Of the four heroes of speed Sir Malcolm Campbell was the only one to die of natural causes, dying peacefully in his bed at the ripe old age of 63. All the other three died while trying to better the water speed record.There is a common denominator somewhere here: water is for drinking and washing; travelling fast along its surface is bloody dangerous.
Campbell’s test runs with Bluebird
This photo is of Donald Campbell in his Bluebird K7, I remember quite clearly during his development runs in late 1966, on Coniston Water. There were newspaper and television reporters covering the excitement of our national hero taking on yet another speed record.
One image I remember distinctly was that the crew had tied two sandbags to the tail of Bluebird to test the balance during the following test runs. I don’t know what speed they managed with the sandbags in place but I would have thought that their findings would have been useless at speeds less than 150 mph. Proper lead weights were fitted internally for subsequent runs, but even with my very limited knowledge (none) of travelling fast on water, I thought that was a bit naff.
A fatal final run for this hero of speed
Campbell died in early January 1967, attempting to take the world record to 300 mph.
For speed records to be officially recognised, one run within a measured mile in both directions has to be carried out within one hour and the average of the two is then taken. On Campbell’s first run, he was clocked at 297. On his return it has been estimated that he was travelling at well over 300 mph when Bluebird flipped over backwards and he was killed instantly.
It took until 2001 before the remains of Donald Campbell and Bluebird K7 were found at the bottom of Coniston. Fittingly he is now buried at Coniston Cemetery. In his quest for speed Donald Campbell broke eight world speed records, seven on water and one on land.
The current water speed record is 317.59, set in 1978 and held by the Australian Ken Welby.
Americans and Brits vie for the land speed record
After Donald Campbell, the land speed record was held by a succession of Americans until October 1983, when Richard James Anthony Noble driving Thrust 2 took the record to 634.051 mph.

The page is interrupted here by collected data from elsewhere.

### src/rtl/clock_pkg.sv
// Shared clock-domain types and helpers: chime FSM states, hour constants and
// BCD-to-binary conversion reused by the display path.
package clock_pkg;

    typedef enum logic [2:0] {
        IDLE,
        LOAD,
        BEEP,
        GAP,
        DONE
    } chime_state_t;

    localparam int         HOURS_PER_HALF_DAY = 12;
    localparam logic [7:0] MAX_HOUR_BCD       = 8'h23;

    // Wide enough for any pair of nibbles, so malformed BCD still compares sanely.
    function automatic logic [7:0] bcd_to_bin(input logic [7:0] bcd);
        return ({4'd0, bcd[7:4]} * 8'd10) + {4'd0, bcd[3:0]};
    endfunction

endpackage

### src/rtl/edge_sync.sv
// Two-flop synchronizer followed by a rising-edge detector; pulse is high for
// one clk cycle per rising edge of async_in.
module edge_sync (
    input  logic clk,
    input  logic rst_n,
    input  logic async_in,
    output logic pulse
);

    logic meta;
    logic sync;
    logic sync_d;

    always_ff @(posedge clk or negedge rst_n) begin
        if (!rst_n) begin
            meta   <= 1'b0;
            sync   <= 1'b0;
            sync_d <= 1'b0;
        end else begin
            meta   <= async_in;
            sync   <= meta;
            sync_d <= sync;
        end
    end

    // Combinational so the FSM reacts in the same cycle the edge is seen.
    assign pulse = sync & ~sync_d;

endmodule

### src/rtl/hour_chime_ctrl.sv
// Hourly chime sequencer: on each hour event, beeps the buzzer once per hour on
// a 12-hour dial, with beep and gap lengths timed in tick_en pulses.
module hour_chime_ctrl
    import clock_pkg::*;
#(
    parameter int BEEP_TICKS = 2,
    parameter int GAP_TICKS  = 2,
    parameter int TCNT_W     = 4
) (
    input  logic       clk,
    input  logic       rst_n,
    input  logic       tick_en,
    input  logic       hour_changed,
    input  logic [7:0] hour,
    input  logic       chime_en,
    output logic       buzzer,
    output logic       busy,
    output logic [3:0] beep_idx,
    output logic       done,
    output logic       err
);

    localparam logic [TCNT_W-1:0] BEEP_LAST = TCNT_W'(BEEP_TICKS - 1);
    localparam logic [TCNT_W-1:0] GAP_LAST  = TCNT_W'(GAP_TICKS - 1);

    chime_state_t      state;
    chime_state_t      next_state;
    logic              trig;
    logic [7:0]        hour_q;
    logic [7:0]        hour_bin;
    logic [7:0]        half_bin;
    logic              hour_valid;
    logic [3:0]        chime_count;
    logic [3:0]        remaining;
    logic [TCNT_W-1:0] tcnt;

    edge_sync u_hour_sync (
        .clk      (clk),
        .rst_n    (rst_n),
        .async_in (hour_changed),
        .pulse    (trig)
    );

    // Hour decode: validity and 12-hour beep count (0 and 12 both chime 12).
    always_comb begin
        hour_bin    = bcd_to_bin(hour_q);
        hour_valid  = (hour_q[3:0] <= 4'd9) && (hour_q[7:4] <= 4'd2) &&
                      (hour_bin <= bcd_to_bin(MAX_HOUR_BCD));
        half_bin    = (hour_bin >= 8'(HOURS_PER_HALF_DAY)) ?
                      hour_bin - 8'(HOURS_PER_HALF_DAY) : hour_bin;
        chime_count = (half_bin == 8'd0) ? 4'(HOURS_PER_HALF_DAY) : 4'(half_bin);
    end

    always_comb begin
        next_state = state;
        case (state)
            IDLE: if (trig && chime_en) next_state = LOAD;
            LOAD: next_state = (chime_en && hour_valid) ? BEEP : IDLE;
            BEEP: begin
                if (!chime_en)
                    next_state = IDLE;
                else if (tick_en && tcnt == BEEP_LAST)
                    next_state = (remaining == 4'd1) ? DONE : GAP;
            end
            GAP: begin
                if (!chime_en)
                    next_state = IDLE;
                else if (tick_en && tcnt == GAP_LAST)
                    next_state = BEEP;
            end
            DONE:    next_state = IDLE;
            default: next_state = IDLE;
        endcase
    end

    // Outputs are registered from next_state so they line up with the new state.
    always_ff @(posedge clk or negedge rst_n) begin
        if (!rst_n) begin
            state  <= IDLE;
            buzzer <= 1'b0;
            busy   <= 1'b0;
            done   <= 1'b0;
            err    <= 1'b0;
        end else begin
            state  <= next_state;
            buzzer <= (next_state == BEEP);
            busy   <= (next_state != IDLE);
            done   <= (next_state == DONE);
            err    <= (state == LOAD) && chime_en && !hour_valid;
        end
    end

    always_ff @(posedge clk or negedge rst_n) begin
        if (!rst_n) begin
            hour_q    <= '0;
            remaining <= '0;
            tcnt      <= '0;
            beep_idx  <= '0;
        end else begin
            case (state)
                IDLE: if (trig && chime_en) hour_q <= hour;
                LOAD: begin
                    if (chime_en && hour_valid) begin
                        remaining <= chime_count;
                        beep_idx  <= 4'd1;
                        tcnt      <= '0;
                    end
                end
                BEEP: begin
                    if (chime_en && tick_en) begin
                        if (tcnt == BEEP_LAST) begin
                            tcnt <= '0;
                            if (remaining != 4'd1) remaining <= remaining - 4'd1;
                        end else begin
                            tcnt <= tcnt + TCNT_W'(1);
                        end
                    end
                end
                GAP: begin
                    if (chime_en && tick_en) begin
                        if (tcnt == GAP_LAST) begin
                            tcnt <= '0;
                            if (beep_idx < 4'd12) beep_idx <= beep_idx + 4'd1;
                        end else begin
                            tcnt <= tcnt + TCNT_W'(1);
                        end
                    end
                end
                default: ;
            endcase
        end
    end

endmodule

In September 1997 the RAF fighter pilot Andrew Duncan (Andy) Green, driving another Rolls Royce jet-powered car named Thrust SSC, took the record to 713.990 mph. This was the biggest jump in land speed record-breaking history, which in turn took it way out of reach of these pesky, upstart Americans.
To further stamp their authority during the following month, our latest hero Andy Green, again driving Thrust SSC, took the land speed record to an astonishing 760.343 mph which is faster than the speed of sound, in effect breaking the sound barrier in a car.The photo shows the black car Thrust SSC (supersonic car) in which he did this.
The quest for ever greater speeds goes on
The white car in the photo is Bloodhound LSR (land speed record). This will be powered by both jet and rocket motors. So far in testing they have only run the jet engine but have still achieved 628 mph.
Both Richard Noble and Andy Green are still very much involved with this project and are hoping to pick up sponsorship shortly to carry it forward. As they are both a bit long in the tooth to be driving at these sorts of speeds, they are also looking for a driver. Any retiring fighter pilots or Formula 1 drivers out there looking for a bit of a thrill in their retirement? I can think of one soon to be retiring: a British F1 driver, rich enough to buy Bloodhound and add the world land speed record to his many fantastic achievement in motor sport. (Any guesses who I’m thinking of?).
However, my advice, for what it’s worth, is to stay away from the water.